Moreover, the text of the “apology” shows that Bannon isn’t very bright. Why bother looking pathetic and weak if you aren’t even going to do it effectively? He doesn’t even apologize:  he says that he regrets his “delay in responding to the inaccurate reporting regarding Don Jr has diverted attention from the president’s historical accomplishments in the first year of his presidency.”

Ha! I bet he does. But this is a Level 10 apology on the Apology Scale:

An insincere and dishonest apology designed to allow the wrongdoer to escape accountability cheaply, and to deceive his or her victims into forgiveness and trust, so they are vulnerable to future wrongdoing.

3. Is expressing “regret” the same as an apology? Let’s look closely at which mainstream media outlets call Bannon’s statement an “apology.” Axios does. When President Obama was making his so-called “apology tour,” as it was dubbed by the Right, journalists rushed to his defense, arguing that saying in multiple nations that he “regretted” the policies of his predecessors and the past actions of the United States was not the same as apologizing for them.

4. Somewhere, Dan Rather is smiling...I’m putting this in the Warm-Up because, as you may have noticed, yesterday’s posts were dominated by “the resistance’s” Plan E and the news media’s dutiful assist by hyping “Fire and Fury.” Incredibly—yes, I’m an idiot: the degree to which the news media will abandon core journalism ethics if it means bringing Trump down still surprises me–there was little effort on the news shows yesterday to hide the fact that much of Wolff’s book is unreliable,  and that the author admits it. Nonetheless, they reported on the salacious quotes and accounts, debated in panels whether it “proved” the President is disabled, and generally presented the book to the public as fact, not fiction.

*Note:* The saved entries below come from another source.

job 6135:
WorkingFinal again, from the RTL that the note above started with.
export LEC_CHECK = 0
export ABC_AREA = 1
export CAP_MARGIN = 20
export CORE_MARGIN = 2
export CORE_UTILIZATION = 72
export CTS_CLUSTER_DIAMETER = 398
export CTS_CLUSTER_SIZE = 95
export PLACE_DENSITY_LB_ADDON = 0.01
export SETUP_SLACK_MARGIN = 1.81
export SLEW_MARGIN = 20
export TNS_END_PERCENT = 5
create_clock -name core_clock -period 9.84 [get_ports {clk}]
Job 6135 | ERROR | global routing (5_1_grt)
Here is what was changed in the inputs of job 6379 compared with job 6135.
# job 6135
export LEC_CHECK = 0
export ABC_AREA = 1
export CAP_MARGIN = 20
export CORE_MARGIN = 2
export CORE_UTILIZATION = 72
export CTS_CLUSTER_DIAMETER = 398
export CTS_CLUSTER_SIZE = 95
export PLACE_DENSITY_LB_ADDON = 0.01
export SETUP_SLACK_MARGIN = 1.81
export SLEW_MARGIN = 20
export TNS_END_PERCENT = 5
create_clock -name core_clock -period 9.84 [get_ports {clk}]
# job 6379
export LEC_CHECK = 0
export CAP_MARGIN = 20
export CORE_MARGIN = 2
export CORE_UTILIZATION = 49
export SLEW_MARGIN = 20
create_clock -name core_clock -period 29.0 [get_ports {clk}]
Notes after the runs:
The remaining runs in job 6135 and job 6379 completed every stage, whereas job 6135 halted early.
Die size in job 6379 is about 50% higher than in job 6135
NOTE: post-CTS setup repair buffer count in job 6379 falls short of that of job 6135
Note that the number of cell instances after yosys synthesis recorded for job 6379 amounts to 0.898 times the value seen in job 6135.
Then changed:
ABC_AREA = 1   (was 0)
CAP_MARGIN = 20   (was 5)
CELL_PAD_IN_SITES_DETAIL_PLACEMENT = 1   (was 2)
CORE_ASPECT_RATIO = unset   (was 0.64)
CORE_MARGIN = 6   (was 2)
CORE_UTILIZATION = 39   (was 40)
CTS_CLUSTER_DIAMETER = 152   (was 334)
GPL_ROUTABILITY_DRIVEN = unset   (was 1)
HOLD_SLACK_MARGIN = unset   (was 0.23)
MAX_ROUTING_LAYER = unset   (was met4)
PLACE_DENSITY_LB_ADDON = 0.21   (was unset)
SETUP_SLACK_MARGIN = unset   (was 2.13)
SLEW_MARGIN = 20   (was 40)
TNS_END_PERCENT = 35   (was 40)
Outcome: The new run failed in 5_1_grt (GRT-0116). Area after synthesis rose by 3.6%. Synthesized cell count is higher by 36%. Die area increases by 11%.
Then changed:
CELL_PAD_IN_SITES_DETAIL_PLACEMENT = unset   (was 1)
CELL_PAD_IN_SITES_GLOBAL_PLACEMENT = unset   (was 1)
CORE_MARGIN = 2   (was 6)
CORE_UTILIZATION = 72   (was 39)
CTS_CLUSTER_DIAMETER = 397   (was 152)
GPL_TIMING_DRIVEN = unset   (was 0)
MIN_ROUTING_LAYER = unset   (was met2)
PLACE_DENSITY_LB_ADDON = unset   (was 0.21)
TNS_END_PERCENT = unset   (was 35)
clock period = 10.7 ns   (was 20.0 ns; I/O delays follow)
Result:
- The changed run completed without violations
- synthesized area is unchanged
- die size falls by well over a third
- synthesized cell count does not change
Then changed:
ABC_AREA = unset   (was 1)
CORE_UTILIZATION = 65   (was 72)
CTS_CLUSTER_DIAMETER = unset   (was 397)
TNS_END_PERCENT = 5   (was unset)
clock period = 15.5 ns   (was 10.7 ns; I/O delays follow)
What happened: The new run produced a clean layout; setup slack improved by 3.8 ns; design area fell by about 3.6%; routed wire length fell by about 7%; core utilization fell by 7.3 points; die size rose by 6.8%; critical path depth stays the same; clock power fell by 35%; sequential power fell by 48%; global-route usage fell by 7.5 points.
==> 07-08 <==
==> flow/design.v <==
module decode(
	clk		,
	rst_n		,
	data_in	,
	data_out	
	);
	input clk;
	input rst_n;
	input [1:0] data_in;	 
	output reg data_out;
	wire [1:0] dis_00,dis_01,dis_10,dis_11;
	wire [31:0] add_1,add_2,add_3,add_4,add_5,add_6,add_7,add_8;
	reg [9:0]	path_s0,path_s1,path_s2,path_s3;   
	reg [31:0]	dis_s0,dis_s1,dis_s2,dis_s3;
	reg [19:0]count_clear;
	assign dis_00=data_in[1]+data_in[0];
	assign dis_01=data_in[1]+(data_in[0]^1'b1);
	assign dis_10=(data_in[1]^1'b1)+data_in[0];
	assign dis_11=(data_in[1]^1'b1)+(data_in[0]^1'b1);
	always @(posedge clk or negedge rst_n)
		if (rst_n==1'b0)
			count_clear<=20'b0;
		else if (count_clear>=20'd50000)
			count_clear<=20'b0;
		else
			count_clear<=count_clear+1'b1;
	assign add_1=dis_00+dis_s0;  
	assign add_2=dis_11+dis_s2;
	always @(posedge clk or negedge rst_n)
	begin
		if (rst_n==1'b0) 
			begin
				path_s0=10'b0;
				dis_s0=32'b0;
			end
		else if (count_clear==20'd50000)
			begin
				path_s0=10'b0;
				dis_s0=32'b0;
			end
		else if (add_1<=add_2)
			begin
				path_s0<={path_s0[8:0],1'b0};
				dis_s0<=add_1;
			end
		else 
			begin
				path_s0<={path_s2[8:0],1'b0};
				dis_s0<=add_2;
			end
	end
	assign add_3=dis_11+dis_s0;
	assign add_4=dis_00+dis_s2;
	always @(posedge clk or negedge rst_n)
	begin
		if (rst_n==1'b0) 
			begin
				path_s1=10'b0;
				dis_s1=32'b0;
			end
		else if (count_clear==20'd50000)
			begin
				path_s1=10'b0;
				dis_s1=32'b0;
			end
		else if (add_3<=add_4)
			begin
				path_s1<={path_s0[8:0],1'b1};
				dis_s1<=add_3;
			end
		else 
			begin
				path_s1<={path_s2[8:0],1'b1};
				dis_s1<=add_4;
			end
	end
	assign add_5=dis_01+dis_s1;
	assign add_6=dis_10+dis_s3;
	always @(posedge clk or negedge rst_n)
	begin
		if (rst_n==1'b0)
			begin
				path_s2=10'b0;
				dis_s2=32'b0;
			end
		else if (count_clear==20'd50000)
			begin
				path_s2=10'b0;
				dis_s2=32'b0;
			end
		else if (add_5<=add_6)
			begin
				path_s2<={path_s1[8:0],1'b0};
				dis_s2<=add_5;
			end
		else 
			begin
				path_s2<={path_s3[8:0],1'b0};
				dis_s2<=add_6;
			end
	end
	assign add_7=dis_10+dis_s1;
	assign add_8=dis_01+dis_s3;
	always @(posedge clk or negedge rst_n)
	begin
		if (rst_n==1'b0)
			begin
				path_s3=10'b0;
				dis_s3=32'b0;
			end
		else if (count_clear==20'd50000)
			begin
				path_s3=10'b0;
				dis_s3=32'b0;
			end
		else if (add_7<add_8)
			begin
				path_s3<={path_s1[8:0],1'b1};
				dis_s3<=add_7;
			end
		else 
			begin
				path_s3<={path_s3[8:0],1'b1};
				dis_s3<=add_8;
			end
	end
	always @(*)
	begin
		if ((dis_s0<=dis_s1)&&(dis_s0<=dis_s2)&&(dis_s0<=dis_s3))
			data_out<=path_s0[9];
		else if ((dis_s1<=dis_s0)&&(dis_s1<=dis_s2)&&(dis_s1<=dis_s3))
			data_out<=path_s1[9];
		else if ((dis_s2<=dis_s0)&&(dis_s2<=dis_s1)&&(dis_s2<=dis_s3))
			data_out<=path_s2[9];
		else  data_out<=path_s3[9];
	end
endmodule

How can journalists possibly justify this? It can’t be justified, but the news media’s anti-Trump bias has made them stupid and incompetent.

For example, CNN MEDIA ETHICIST—I have to place both hands over my head to prevent an explosion when I type that, which means I have to type with my noseBrian Stelter tweeted,

Big picture point: Wolff’s errors are sloppy, but many Trump experts say the book “rings true” overall.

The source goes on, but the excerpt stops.